Director Bartlett Sher, whose new production of Roméo et Juliette opens on New Year’s Eve with Diana Damrau and Vittorio Grigolo, explains how Shakespeare soars in Gounod’s hands.
Shakespeare’s plays are ubiquitous, but what effect do you think operatic adaptation has on the drama?
I think opera is a very good expressive medium for Shakespeare. There are many iterations of his work—theater, musicals, film, opera—but I think opera is one of the best, especially for certain plays like Othello and Romeo and Juliet. They just are so heightened—you can really go for the scale of Shakespeare’s expression in the music. I find it quite satisfying and, for me as a director, challenging.
Romeo and Juliet is especially familiar. How does Gounod’s operatic setting compare to Shakespeare’s original play?
Gounod’s Roméo et Juliette follows Shakespeare’s story quite closely, but Gounod’s interests are different from Shakespeare’s. Shakespeare focuses on the idea of individual love in the face of the Renaissance institution of arranged marriage. And this idea of individual love leads to the idea of personal freedom more generally, and to the tension between the expectations of Renaissance culture and the freedom of a young woman to have a personal identity and to make choices of her own. Gounod is a more spiritual writer. He’s much more interested in love’s transcendent qualities, and how, through music, you can achieve that transcendence. He was influenced by Wagner, and you hear and feel a lot of spirituality, and great longing, in the music. So, for example, you have these exceptional duets in which Gounod is really trying to reach God somehow with the music.
How would you describe the look of your production?

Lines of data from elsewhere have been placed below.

[src/rtl/vga_fb_scanout_if.sv]
// Framebuffer read port between the scanout stage and its synchronous RAM.
// Latency: RAM returns fb_data MEM_LAT cycles after fb_en/fb_addr.
// Backpressure: none; the reader issues one read per active pixel cycle.
interface vga_fb_scanout_if #(
    parameter int ADDR_W = 16
) ();
    logic              fb_en;
    logic [ADDR_W-1:0] fb_addr;
    logic [11:0]       fb_data;

    // Scanout side issues reads and consumes data.
    modport master (
        output fb_en,
        output fb_addr,
        input  fb_data
    );

    // RAM side answers reads.
    modport slave (
        input  fb_en,
        input  fb_addr,
        output fb_data
    );
endinterface
### src/rtl/pc_gen.sv
// Fetch program-counter generator: holds the fetch PC, offers it via valid/ready,
// applies trap/branch redirects and debug halt/resume.
// PC_GEN_MISALIGN_CHECK_EN: misaligned redirects are rejected and flagged on
// o_misaligned; otherwise targets are aligned down and o_misaligned stays 0.
module pc_gen
    import pc_gen_pkg::*;
#(
    parameter int unsigned      WIDTH     = 32,
    parameter int unsigned      STEP      = 4,
    parameter logic [WIDTH-1:0] RESET_VEC = '0
) (
    input  logic               i_clk,
    input  logic               i_rst_n,
    output logic [WIDTH-1:0]   o_pc,
    output logic               o_pc_valid,
    input  logic               i_pc_ready,
    input  logic               i_trap_valid,
    input  logic [WIDTH-1:0]   i_trap_target,
    input  logic               i_branch_valid,
    input  logic [WIDTH-1:0]   i_branch_target,
    input  logic               i_halt_req,
    input  logic               i_resume,
    output logic               o_halted,
    output logic               o_misaligned
);

    pc_state_e        state_q, state_d;
    logic [WIDTH-1:0] pc_q, pc_d;
    logic             valid_q, valid_d;
    logic             halted_q, halted_d;
    logic             misaligned_q, misaligned_d;

    pc_src_e          src;
    logic [WIDTH-1:0] pc_next;
    logic             reject;
    logic             redirect;

    pc_next_sel #(
        .WIDTH (WIDTH),
        .STEP  (STEP)
    ) u_next_sel (
        .i_state         (state_q),
        .i_pc_valid      (valid_q),
        .i_pc_ready      (i_pc_ready),
        .i_pc            (pc_q),
        .i_trap_valid    (i_trap_valid),
        .i_trap_target   (i_trap_target),
        .i_branch_valid  (i_branch_valid),
        .i_branch_target (i_branch_target),
        .o_src_c         (src),
        .o_pc_next_c     (pc_next),
        .o_reject_c      (reject)
    );

    // Next state and registered-output values.
    always_comb begin
        state_d      = state_q;
        redirect     = (src == SRC_TRAP) || (src == SRC_BRANCH);
        unique case (state_q)
            BOOT: state_d = i_halt_req ? HALT : RUN;
            RUN:  if (i_halt_req && !redirect) state_d = HALT;
            HALT: if (i_resume) state_d = RUN;
            default: state_d = BOOT;
        endcase
        pc_d         = pc_next;
        valid_d      = (state_d == RUN);
        halted_d     = (state_d == HALT);
        misaligned_d = reject;
    end

    // State and output registers with synchronous active-low reset.
    always_ff @(posedge i_clk) begin
        if (!i_rst_n) begin
            state_q      <= BOOT;
            pc_q         <= RESET_VEC;
            valid_q      <= 1'b0;
            halted_q     <= 1'b0;
            misaligned_q <= 1'b0;
        end else begin
            state_q      <= state_d;
            pc_q         <= pc_d;
            valid_q      <= valid_d;
            halted_q     <= halted_d;
            misaligned_q <= misaligned_d;
        end
    end

    assign o_pc         = pc_q;
    assign o_pc_valid   = valid_q;
    assign o_halted     = halted_q;
    assign o_misaligned = misaligned_q;

endmodule
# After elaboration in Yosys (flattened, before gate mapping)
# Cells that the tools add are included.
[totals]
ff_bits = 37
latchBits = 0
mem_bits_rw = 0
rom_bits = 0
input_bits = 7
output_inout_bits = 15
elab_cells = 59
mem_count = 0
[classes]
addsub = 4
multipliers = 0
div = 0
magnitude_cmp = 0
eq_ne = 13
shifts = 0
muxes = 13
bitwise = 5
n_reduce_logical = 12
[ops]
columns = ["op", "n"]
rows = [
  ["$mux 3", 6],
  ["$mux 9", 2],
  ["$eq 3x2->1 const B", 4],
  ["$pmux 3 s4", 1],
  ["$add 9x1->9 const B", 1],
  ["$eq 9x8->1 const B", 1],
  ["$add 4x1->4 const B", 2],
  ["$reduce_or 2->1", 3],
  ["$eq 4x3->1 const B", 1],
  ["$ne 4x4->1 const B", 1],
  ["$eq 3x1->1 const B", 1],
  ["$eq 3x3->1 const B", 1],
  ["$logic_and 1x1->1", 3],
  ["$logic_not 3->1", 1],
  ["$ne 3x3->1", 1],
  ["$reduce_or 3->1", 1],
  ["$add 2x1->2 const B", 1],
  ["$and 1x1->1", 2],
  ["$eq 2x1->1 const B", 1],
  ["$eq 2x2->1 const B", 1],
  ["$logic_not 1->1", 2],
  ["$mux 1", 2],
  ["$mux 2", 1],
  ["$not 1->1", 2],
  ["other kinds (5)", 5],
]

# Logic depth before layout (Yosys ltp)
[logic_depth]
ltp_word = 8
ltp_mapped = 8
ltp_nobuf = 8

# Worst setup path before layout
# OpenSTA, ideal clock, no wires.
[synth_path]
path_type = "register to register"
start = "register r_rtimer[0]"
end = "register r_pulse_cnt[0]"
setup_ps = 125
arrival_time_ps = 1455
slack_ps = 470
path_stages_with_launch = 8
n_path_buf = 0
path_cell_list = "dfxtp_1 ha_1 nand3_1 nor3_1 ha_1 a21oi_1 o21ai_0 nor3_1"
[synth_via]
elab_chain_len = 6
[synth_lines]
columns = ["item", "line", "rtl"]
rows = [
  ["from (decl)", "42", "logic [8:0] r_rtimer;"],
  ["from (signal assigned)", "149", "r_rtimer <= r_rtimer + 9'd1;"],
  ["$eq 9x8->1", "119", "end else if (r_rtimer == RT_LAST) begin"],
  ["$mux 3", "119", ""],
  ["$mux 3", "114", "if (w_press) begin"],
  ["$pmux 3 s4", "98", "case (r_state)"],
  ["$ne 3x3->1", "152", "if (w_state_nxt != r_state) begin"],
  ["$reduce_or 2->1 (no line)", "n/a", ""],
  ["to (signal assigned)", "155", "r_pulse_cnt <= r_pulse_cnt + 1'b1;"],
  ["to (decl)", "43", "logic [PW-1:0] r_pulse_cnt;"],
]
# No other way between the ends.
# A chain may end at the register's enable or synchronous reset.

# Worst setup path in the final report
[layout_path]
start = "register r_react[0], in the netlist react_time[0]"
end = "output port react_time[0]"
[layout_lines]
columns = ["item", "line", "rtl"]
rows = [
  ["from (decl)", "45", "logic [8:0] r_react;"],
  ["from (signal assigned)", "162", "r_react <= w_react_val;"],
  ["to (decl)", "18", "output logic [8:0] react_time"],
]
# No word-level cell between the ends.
## src/rtl/ps2_dir_ctrl.sv

```systemverilog
// PS/2 scan-code sequencer for the snake core: parses E0/F0 prefixes, filters
// typematic repeats and illegal turns, and queues up to two direction commands.
module ps2_dir_ctrl #(
    parameter int unsigned TIMEOUT_CYC = 50000,
    parameter int unsigned CNT_W       = 16,
    parameter logic [1:0]  INIT_DIR    = 2'b01
) (
    input  logic       clk_i,
    input  logic       rst_i,
    input  logic       rx_valid_i,
    input  logic [7:0] rx_byte_i,
    input  logic       move_tick_i,
    output logic [1:0] cur_dir_o,
    output logic       paused_o,
    output logic [1:0] q_count_o,
    output logic       cmd_drop_o,
    output logic       prefix_err_o,
    output logic [1:0] parser_state_o
);

    localparam logic [1:0] ST_IDLE    = 2'b00;
    localparam logic [1:0] ST_EXT     = 2'b01;
    localparam logic [1:0] ST_BRK     = 2'b10;
    localparam logic [1:0] ST_EXT_BRK = 2'b11;

    localparam logic [CNT_W-1:0] TIMEOUT_LAST = CNT_W'(TIMEOUT_CYC - 1);

    logic [1:0]       state_q, state_d;
    logic [CNT_W-1:0] cnt_q, cnt_d;
    logic             perr_q, perr_d;
    logic             make_ev, brk_ev, ev_ext;

    logic [8:0]       held_q, held_d;
    logic             held_v_q, held_v_d;
    logic             paused_q, paused_d;

    logic [1:0]       cur_q, cur_d;
    logic [1:0]       q0_q, q0_d, q1_q, q1_d;
    logic [1:0]       count_q, count_d;
    logic             drop_q, drop_d;

    logic [8:0]       key;
    logic             is_dir, is_space;
    logic [1:0]       dir;
    logic             make_new, tick_eff, cmd_ok;
    logic [1:0]       ref_dir;
    logic [1:0]       n_cnt;

    // Parser: only moves on received bytes; a stalled prefix times out back to IDLE.
    always_comb begin
        state_d = state_q;
        cnt_d   = cnt_q;
        perr_d  = 1'b0;
        make_ev = 1'b0;
        brk_ev  = 1'b0;
        ev_ext  = 1'b0;
        if (rx_valid_i) begin
            cnt_d = '0;
            case (state_q)
                ST_IDLE: begin
                    if (rx_byte_i == 8'hE0)      state_d = ST_EXT;
                    else if (rx_byte_i == 8'hF0) state_d = ST_BRK;
                    else                         make_ev = 1'b1;
                end
                ST_EXT: begin
                    if (rx_byte_i == 8'hE0)      state_d = ST_EXT;
                    else if (rx_byte_i == 8'hF0) state_d = ST_EXT_BRK;
                    else begin
                        make_ev = 1'b1;
                        ev_ext  = 1'b1;
                        state_d = ST_IDLE;
                    end
                end
                ST_BRK: begin
                    if (rx_byte_i == 8'hE0) state_d = ST_EXT;
                    else begin
                        brk_ev  = 1'b1;
                        state_d = ST_IDLE;
                    end
                end
                default: begin
                    if (rx_byte_i == 8'hE0) state_d = ST_EXT;
                    else begin
                        brk_ev  = 1'b1;
                        ev_ext  = 1'b1;
                        state_d = ST_IDLE;
                    end
                end
            endcase
        end else if (state_q != ST_IDLE) begin
            if (cnt_q == TIMEOUT_LAST) begin
                state_d = ST_IDLE;
                cnt_d   = '0;
                perr_d  = 1'b1;
            end else begin
                cnt_d = cnt_q + 1'b1;
            end
        end else begin
            cnt_d = '0;
        end
    end

    assign key = {ev_ext, rx_byte_i};

    always_comb begin
        is_dir   = 1'b1;
        is_space = 1'b0;
        dir      = 2'b00;
        case (key)
            9'h01D, 9'h175: dir = 2'b00;
            9'h023, 9'h174: dir = 2'b01;
            9'h01B, 9'h172: dir = 2'b10;
            9'h01C, 9'h16B: dir = 2'b11;
            9'h029: begin
                is_dir   = 1'b0;
                is_space = 1'b1;
            end
            default: is_dir = 1'b0;
        endcase
    end

    // Any recognised make that is not a typematic repeat becomes the held key.
    assign make_new = make_ev && (is_dir || is_space) && !(held_v_q && (held_q == key));

    always_comb begin
        held_d   = held_q;
        held_v_d = held_v_q;
        if (make_new) begin
            held_d   = key;
            held_v_d = 1'b1;
        end else if (brk_ev && held_v_q && (held_q == key)) begin
            held_v_d = 1'b0;
        end
    end

    assign paused_d = paused_q ^ (make_new && is_space);
    assign tick_eff = move_tick_i && !paused_q;

    // Turn legality is judged against the newest pending direction, pre-pop.
    always_comb begin
        case (count_q)
            2'd0:    ref_dir = cur_q;
            2'd1:    ref_dir = q0_q;
            default: ref_dir = q1_q;
        endcase
    end

    assign cmd_ok = make_new && is_dir && !paused_q &&
                    (dir != ref_dir) && (dir != (ref_dir ^ 2'b10));

    always_comb begin
        cur_d   = cur_q;
        q0_d    = q0_q;
        q1_d    = q1_q;
        drop_d  = 1'b0;
        n_cnt   = count_q;
        if (tick_eff && (count_q != 2'd0)) begin
            cur_d = q0_q;
            q0_d  = q1_q;
            n_cnt = count_q - 2'd1;
        end
        if (cmd_ok) begin
            if (tick_eff && (count_q == 2'd0)) begin
                cur_d = dir;
            end else if (n_cnt == 2'd2) begin
                drop_d = 1'b1;
            end else if (n_cnt == 2'd0) begin
                q0_d  = dir;
                n_cnt = 2'd1;
            end else begin
                q1_d  = dir;
                n_cnt = 2'd2;
            end
        end
        count_d = n_cnt;
    end

    always_ff @(posedge clk_i) begin
        if (!rst_i) begin
            state_q  <= ST_IDLE;
            cnt_q    <= '0;
            perr_q   <= 1'b0;
            held_q   <= '0;
            held_v_q <= 1'b0;
            paused_q <= 1'b0;
            cur_q    <= INIT_DIR;
            q0_q     <= 2'b00;
            q1_q     <= 2'b00;
            count_q  <= 2'd0;
            drop_q   <= 1'b0;
        end else begin
            state_q  <= state_d;
            cnt_q    <= cnt_d;
            perr_q   <= perr_d;
            held_q   <= held_d;
            held_v_q <= held_v_d;
            paused_q <= paused_d;
            cur_q    <= cur_d;
            q0_q     <= q0_d;
            q1_q     <= q1_d;
            count_q  <= count_d;
            drop_q   <= drop_d;
        end
    end

    assign cur_dir_o      = cur_q;
    assign paused_o       = paused_q;
    assign q_count_o      = count_q;
    assign cmd_drop_o     = drop_q;
    assign prefix_err_o   = perr_q;
    assign parser_state_o = state_q;

endmodule

```
**config.mk**
```make
export PLATFORM = sky130hd
export DESIGN_NAME = nihilist_encrypt_stream
export DESIGN_NICKNAME = d
export VERILOG_FILES = /design/src/rtl/nihilist_encrypt_stream.sv
export SDC_FILE = /design/constraint.sdc
export NUM_CORES = 1
export LEC_CHECK = 0
export CAP_MARGIN = 10
export CORE_ASPECT_RATIO = 0.6
export CORE_MARGIN = 2
export CORE_UTILIZATION = 49
export CTS_CLUSTER_DIAMETER = 50
export DETAILED_ROUTE_END_ITERATION = 10
export PLACE_DENSITY = 0.84
export SYNTH_ARGS = -nofsm -noshare
export SYNTH_HDL_FRONTEND = slang
export SYNTH_SLANG_ARGS = --single-unit
```
**constraint.sdc**
```tcl
create_clock -name clk -period 2.18 [get_ports clk]
set_clock_uncertainty 0.15 [all_clocks]
set_input_delay 0.436 -clock clk [delete_from_list [all_inputs] [get_ports clk]]
set_output_delay 0.436 -clock clk [all_outputs]
set_load 0.03 [all_outputs]
```
**src/rtl/nihilist_encrypt_stream.sv**
```systemverilog
// rtl/nihilist_encrypt_stream.sv - Nihilist cipher stream encryptor, two-stage valid/ready pipeline
// Optional build macro: LOWERCASE_FOLD_EN folds a-z to uppercase before the square lookup.
module nihilist_encrypt_stream #(
    parameter int SEC_LEN = 9
) (
    input  logic       clk,
    input  logic       rst_n,
    input  logic       in_valid,
    output logic       in_ready,
    input  logic [7:0] in_data,
    input  logic       in_last,
    output logic       out_valid,
    input  logic       out_ready,
    output logic [7:0] out_data,
    output logic       out_last,
    output logic       out_err,
    output logic [7:0] err_count
);
    localparam int KW = (SEC_LEN > 1) ? $clog2(SEC_LEN) : 1;

    // Returns {invalid, 10*row+col} for the MATEI/BCDFG/HKLNO/PQRSU/VWXYZ square.
    function automatic logic [6:0] square_lookup(input logic [7:0] ch);
        logic [7:0] c;
        c = ch;
`ifdef LOWERCASE_FOLD_EN
        if (c >= 8'h61 && c <= 8'h7A) c = c - 8'h20;
`endif
        case (c)
            "M": square_lookup = {1'b0, 6'd11};
            "A": square_lookup = {1'b0, 6'd12};
            "T": square_lookup = {1'b0, 6'd13};
            "E": square_lookup = {1'b0, 6'd14};
            "I", "J": square_lookup = {1'b0, 6'd15};
            "B": square_lookup = {1'b0, 6'd21};
            "C": square_lookup = {1'b0, 6'd22};
            "D": square_lookup = {1'b0, 6'd23};
            "F": square_lookup = {1'b0, 6'd24};
            "G": square_lookup = {1'b0, 6'd25};
            "H": square_lookup = {1'b0, 6'd31};
            "K": square_lookup = {1'b0, 6'd32};
            "L": square_lookup = {1'b0, 6'd33};
            "N": square_lookup = {1'b0, 6'd34};
            "O": square_lookup = {1'b0, 6'd35};
            "P": square_lookup = {1'b0, 6'd41};
            "Q": square_lookup = {1'b0, 6'd42};
            "R": square_lookup = {1'b0, 6'd43};
            "S": square_lookup = {1'b0, 6'd44};
            "U": square_lookup = {1'b0, 6'd45};
            "V": square_lookup = {1'b0, 6'd51};
            "W": square_lookup = {1'b0, 6'd52};
            "X": square_lookup = {1'b0, 6'd53};
            "Y": square_lookup = {1'b0, 6'd54};
            "Z": square_lookup = {1'b0, 6'd55};
            default: square_lookup = {1'b1, 6'd0};
        endcase
    endfunction

    // Key "PARASCHIV"; indices beyond 8 reuse the key cyclically.
    function automatic logic [5:0] key_lookup(input logic [KW-1:0] k);
        case (32'(k) % 32'd9)
            32'd0:   key_lookup = 6'd41;
            32'd1:   key_lookup = 6'd12;
            32'd2:   key_lookup = 6'd43;
            32'd3:   key_lookup = 6'd12;
            32'd4:   key_lookup = 6'd44;
            32'd5:   key_lookup = 6'd22;
            32'd6:   key_lookup = 6'd31;
            32'd7:   key_lookup = 6'd15;
            default: key_lookup = 6'd51;
        endcase
    endfunction

    logic [KW-1:0] key_idx;
    logic          s1_valid;
    logic [5:0]    s1_plain;
    logic [5:0]    s1_key;
    logic          s1_err;
    logic          s1_last;
    logic          advance;
    logic          accept;
    logic [6:0]    lookup_res;

    assign advance    = !out_valid || out_ready;
    assign in_ready   = !s1_valid || advance;
    assign accept     = in_valid && in_ready;
    assign lookup_res = square_lookup(in_data);

    always_ff @(posedge clk or negedge rst_n) begin
        if (!rst_n) begin
            key_idx  <= '0;
            s1_valid <= 1'b0;
            s1_plain <= '0;
            s1_key   <= '0;
            s1_err   <= 1'b0;
            s1_last  <= 1'b0;
        end else begin
            if (accept) begin
                s1_valid <= 1'b1;
                s1_plain <= lookup_res[5:0];
                s1_err   <= lookup_res[6];
                s1_key   <= key_lookup(key_idx);
                s1_last  <= in_last;
                // A message end restarts the key so the next message begins at key[0].
                if (in_last || key_idx == KW'(SEC_LEN - 1))
                    key_idx <= '0;
                else
                    key_idx <= key_idx + 1'b1;
            end else if (advance) begin
                s1_valid <= 1'b0;
            end
        end
    end

    always_ff @(posedge clk or negedge rst_n) begin
        if (!rst_n) begin
            out_valid <= 1'b0;
            out_data  <= '0;
            out_last  <= 1'b0;
            out_err   <= 1'b0;
        end else if (advance) begin
            out_valid <= s1_valid;
            if (s1_valid) begin
                out_data <= s1_err ? 8'd0 : {2'b00, s1_plain} + {2'b00, s1_key};
                out_last <= s1_last;
                out_err  <= s1_err;
            end
        end
    end

    always_ff @(posedge clk or negedge rst_n) begin
        if (!rst_n)
            err_count <= '0;
        else if (out_valid && out_ready && out_err && err_count != 8'd255)
            err_count <= err_count + 8'd1;
    end
endmodule

```
==> results of run 1 <==
-- sequential cells by signal (all words and copies together) (netlist names) --
register	cells
err_count	8
key_idx	4
out_data	7
out_err	1
out_last	1
out_valid	1
s1_err	1
s1_key	6
s1_last	1
s1_plain	6
s1_valid	1
-- worst paths after layout --
check / slack, ns / endpoint / cells after the start / start
min in group asynchronous: 0.40 / out_data[0] / 2 / rst_n
max reg2reg: 0.10 / s1_key[4] / 8 / key_idx[1]
min: 0.33 / s1_last / 2 / s1_last
max in group asynchronous: 1.15 / s1_key[5] / 2 / rst_n
max: 0.10 / s1_key[4] / 8 / key_idx[1]
min reg2reg: 0.33 / s1_last / 2 / s1_last
-- worst register-to-register path, cell delays in order (launching register included) --
cell and delay [ns]:
dfrtp_1 0.42, inv_2 0.13, ha_4 0.14, nand2b_1 0.08
o21ai_2 0.23, mux2_4 0.34, ha_1 0.28, nor2_1 0.04
o22a_1 0.17
-- metal layers --
| metal | up-vias | wire length (µm) | share of wire, % |
|---|---|---|---|
| li1 | 908 | - | - |
| met1 | 861 | 2400 | 52 |
| met2 | 47 | 2000 | 43 |
| met3 | 9 | 196 | 4.2 |
| met4 | 0 | 63 | 1.4 |
| met5 | - | 0 | 0 |
-- stage by stage --
stage / area, µm² / total power, mW / setup slack [ns] / setup TNS, ns
after floorplan: 2260 / 1.44 / 0.133 / 0
after CTS: 2860 / 2.38 / 0.0535 / 0
after detailed placement: 2740 / 1.77 / -0.136 / -0.252
after global routing: 2870 / 2.52 / 0.0244 / 0
after global placement: 2740 / 1.74 / -0.0859 / -0.120
final: 2870 / 2.38 / 0.104 / 0
-- power by group --
group	leakage, nW	internal [mW]	switching (mW)
clock	0.0543	0.342	0.264
sequential	0.467	0.806	0.139
combinational	0.767	0.380	0.454
total	1.29	1.53	0.857
-- synth_stat cells (2+ instances only) --
| master | instances |
|---|---|
| nand2b_1 | 9 |
| nand2_1 | 21 |
| buf_1 | 3 |
| buf_4 | 2 |
| o21ai_1 | 10 |
| a21oi_1 | 13 |
| nand3_1 | 6 |
| nor3b_1 | 3 |
| dfrtp_1 | 37 |
| o31ai_1 | 4 |
| nand3b_1 | 2 |
| a21o_1 | 3 |
| nor2b_1 | 6 |
| o21ai_0 | 6 |
| a22o_1 | 5 |
| nor2_1 | 9 |
| clkbuf_1 | 4 |
| and3_1 | 4 |
| ha_1 | 20 |
| o41ai_1 | 3 |
| nand4_1 | 2 |
| xnor2_1 | 7 |
| mux2i_1 | 3 |
| xor2_1 | 4 |
| mux2_1 | 2 |
| o211ai_1 | 2 |
| mux2_2 | 2 |
| buf_2 | 2 |
| inv_1 | 12 |
-- layout make-up --
| cell class | instances | area share (%) |
|---|---|---|
| Clock buffer | 5 | 2.40 |
| Clock inverter | 3 | 1.61 |
| Timing Repair Buffer | 50 | 15.7 |
| Tap cell | 63 | 2.75 |
| Inverter | 12 | 1.57 |
| Multi-Input combinational cell | 170 | 43.7 |
| Sequential cell | 37 | 32.2 |
-- repair_timing --
item	CTS	global route
hold buffers	0	0
gates resized for setup	0	5
setup endpoints to repair	0	2
-- logic make-up after synthesis --
| family | synth area share [%] |
|---|---|
| other | 0.166 |
| AO/OA/AOI/OAI | 17.3 |
| multiplexers | 4.98 |
| buffers and inverters | 4.26 |
| XOR/XNOR | 4.98 |
| AND/OR/NAND/NOR | 15.5 |
| adder cells (fa/ha/maj) | 11.9 |
| flip-flops | 40.9 |
==> impl_metrics.env, run 1 <==
export IMPL_hold_viol=0
export IMPL_cts_buffer_depth=2
export IMPL_layout_common_cells="dfrtp_1 (37), clkdlybuf4s50_1 (30), nand2_1 (21)"
export IMPL_wire_per_inst_um=13.7
export IMPL_top_usage_layer="met1"
export IMPL_synth_edf_count=0
export IMPL_cp_cell_sequence="inv_2 -> ha_4 -> nand2b_1 -> o21ai_2 -> mux2_4 -> ha_1 -> nor2_1 -> o22a_1"
export IMPL_slowest_stage="dfrtp_1"
export IMPL_required_ns=2.21
export IMPL_setup_viol=0
export IMPL_path_class="reg2reg"
export IMPL_final_cells=340
export IMPL_worstSkewPairLatency_ns=0.30
export IMPL_cp_num_buf_inv=1
export IMPL_clk_pin_slew_ns=0.07
export IMPL_slowest_delay_ns=0.42
export IMPL_multiInputGateArea_um2=1260
export IMPL_grt_usage_pct=20.3
export IMPL_slew_viol_final=0
export IMPL_start_kind="flip-flop"
export IMPL_numPortBuffers=31
export IMPL_layout_drive_gt1_share_pct=14.1
export IMPL_start_util_pct=50.1
export IMPL_via_per_inst=5.37
export IMPL_path_delay_family="flip-flops"
export IMPL_critPathArrivalTime_ns=2.11
export IMPL_place_inst=332
export IMPL_routed_wl_um=4660
export IMPL_cts_root_buf="clkbuf_8"
export IMPL_synth_area_leader_cell="dfrtp_1"
export IMPL_regArea_um2=926
export IMPL_status="completed"
export IMPL_yosysSeqAreaShare_pct=40.9
export IMPL_die_h_um=56.6
export IMPL_netlist_area_um2=2260
export IMPL_cts_max_level=2
export IMPL_syn_to_final_growth_pct=26.9
export IMPL_max_clock_freq_ghz=0.482
export IMPL_drc=0
export IMPL_drt_pass1_iterations=4
export IMPL_vias=1825
export IMPL_syn_inst=230
export IMPL_min_path_type="reg2reg"
export IMPL_die_area_um2=5190
export IMPL_synth_cell_types=53
export IMPL_cts_setup_buffers=0
export IMPL_grt_start_max_net_pins=38
export IMPL_die_x_um=91.7
export IMPL_fin_crit_ns=2.08
export IMPL_power_density_nw_per_um2=830
export IMPL_nets=310
export IMPL_drt_iter0_markers=153
export IMPL_cts_buffers=5
export IMPL_ir_drop_mv=0.482
export IMPL_yosysWarnings=0
export IMPL_synth_top_cells_by_area="dfrtp_1 (41%), ha_1 (11%), nand2_1 (3.5%)"
export IMPL_ant_nets=0
export IMPL_globalplace_congestion=0.919
export IMPL_syn_nets=264
export IMPL_ios=33
export IMPL_path_max_fanout=5
export IMPL_grt_ovfl_total=0
export IMPL_utilization_pct=63.6
export IMPL_synth_top_area_share_pct=40.9
export IMPL_diodes=0
export IMPL_use_met2_pct=29.7
export IMPL_maxCapViolCount=0
export IMPL_grt_pass1_wl_um=8260
export IMPL_p_leak_nw=1.29
export IMPL_grt_pass1_vias=1749
export IMPL_ys_async_sr_fraction_pct=100
export IMPL_end_kind="flip-flop"
export IMPL_cts_tree="done"
export IMPL_min_period_over_period_pct=95.2
export IMPL_core_area_um2=4520
export IMPL_synthFlopType="dfrtp_1"
export IMPL_clock_sinks=37
export IMPL_mostFrequentLayoutCell="dfrtp_1"
export IMPL_nFillCells=365
export IMPL_grt_setup_unrepaired="false"
export IMPL_fin_hold_ws_ns=0.328
export IMPL_synth_avg_cell_area_um2=9.84
export IMPL_use_met1_pct=30.3
export IMPL_synth_ff_latch_count=37
export IMPL_dp_hpwl_um=3530
export IMPL_gr_usage_met3_pct=4.16
export IMPL_fp_row_count=19
export IMPL_antenna_found_initial=0
No activity file was read; power rests on OpenSTA's default activity.
==> inputs of run 2 (changes only) <==
--- a/config.mk
+++ b/config.mk
@@ -5,11 +5,11 @@
 export SDC_FILE = /design/constraint.sdc
 export NUM_CORES = 1
 export LEC_CHECK = 0
+export ABC_AREA = 0
 export CAP_MARGIN = 10
 export CORE_ASPECT_RATIO = 0.6
 export CORE_MARGIN = 2
 export CORE_UTILIZATION = 49
-export CTS_CLUSTER_DIAMETER = 50
 export DETAILED_ROUTE_END_ITERATION = 10
 export PLACE_DENSITY = 0.84
 export SYNTH_ARGS = -nofsm -noshare
==> results of run 2 <==
The final DEF is identical to that of run 1; final timing and power are the same.
$ cat src/rtl/nn_pkg.sv
// Shared types for the neural-net datapath blocks.
// Data width and the layer buffer state encoding.
package nn_pkg;

    localparam int DATA_W = 32;

    typedef enum logic [1:0] {
        FILL,
        READY,
        REPLAY
    } lb_state_t;

endpackage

Our production design is based on a very tall, imposing Italian structure, with high walls and windows, and a huge alley heading upstage that can be filled with people to give a sense of crowds. It creates the character of an Italian piazza, so that you can feel the social nature of the story. The audience will experience it as a sort of ancient Italian collective social space, which this young couple punctures with their own interests and their own desire for freedom.
Have you changed the time period of the action?
We haven’t strictly adhered to Shakespeare’s early-Renaissance setting. In our design for the clothes, for example, we were influenced by Fellini’s film Casanova, and so our costumes are more 18th-century and are pretty extreme in terms of richness and wealth. Also, the 18th century is a bit friendlier than the 14th, in terms of how the clothes can look. But it’s not something where I’ve decided to place the opera in a contemporary setting, which would be very difficult with this work. It’s a very concrete plot, so it doesn’t open up in the way Wagner, or even Gounod’s more familiar Faust, does to these sort of radical deconstructionist interpretations.
The title roles will be sung by soprano Diana Damrau and tenor Vittorio Grigolo, both of whom you’ve worked with before. What do you expect them to bring to this production?
Diana is probably the single most talented person I’ve ever worked with, like, ever at anything. She’s just over-the-top gifted—she sings better than anyone else, her acting is extraordinary, and her intelligence is at the highest level. This is my third opera with her, and it’s very exciting to work with her on Juliette. For Roméo, we have Vittorio, whom I worked with on this production at La Scala. His voice is extraordinary, and he has genuine charm and exuberance. Also, he’s completely, happily out of control at all times. He’s a little bit on the dangerous side—you get the sense that something crazy could happen at any moment, but I love that about him. To capture the passion of these characters, who can’t seem to stay away from each other, you need this sense of danger, this sense of risk-taking and willingness to do anything.
This will be your seventh Met production since your 2006 debut with Il Barbiere di Siviglia. What draws you back to opera in general, and what attracted you about Roméo and Juliette in particular?
What makes opera extraordinary is the amazing combination of heightened emotional expression, great singers, and a composer who can push it all off the chart. When all of that comes together, you forget you’re sitting in a theater—you’re just hearing this exposed, overwhelming emotional thought on the largest possible scale, created with the highest level of skill. There are about 12 of those moments in this music. When you get to the end, for example, and Roméo and Juliette are in the tomb together [in a scene added to the original story by Gounod’s librettists], their duet is unbelievably soaring and powerful, and so full of longing and possibility and mistakes that were made. It’s deliciously tragic.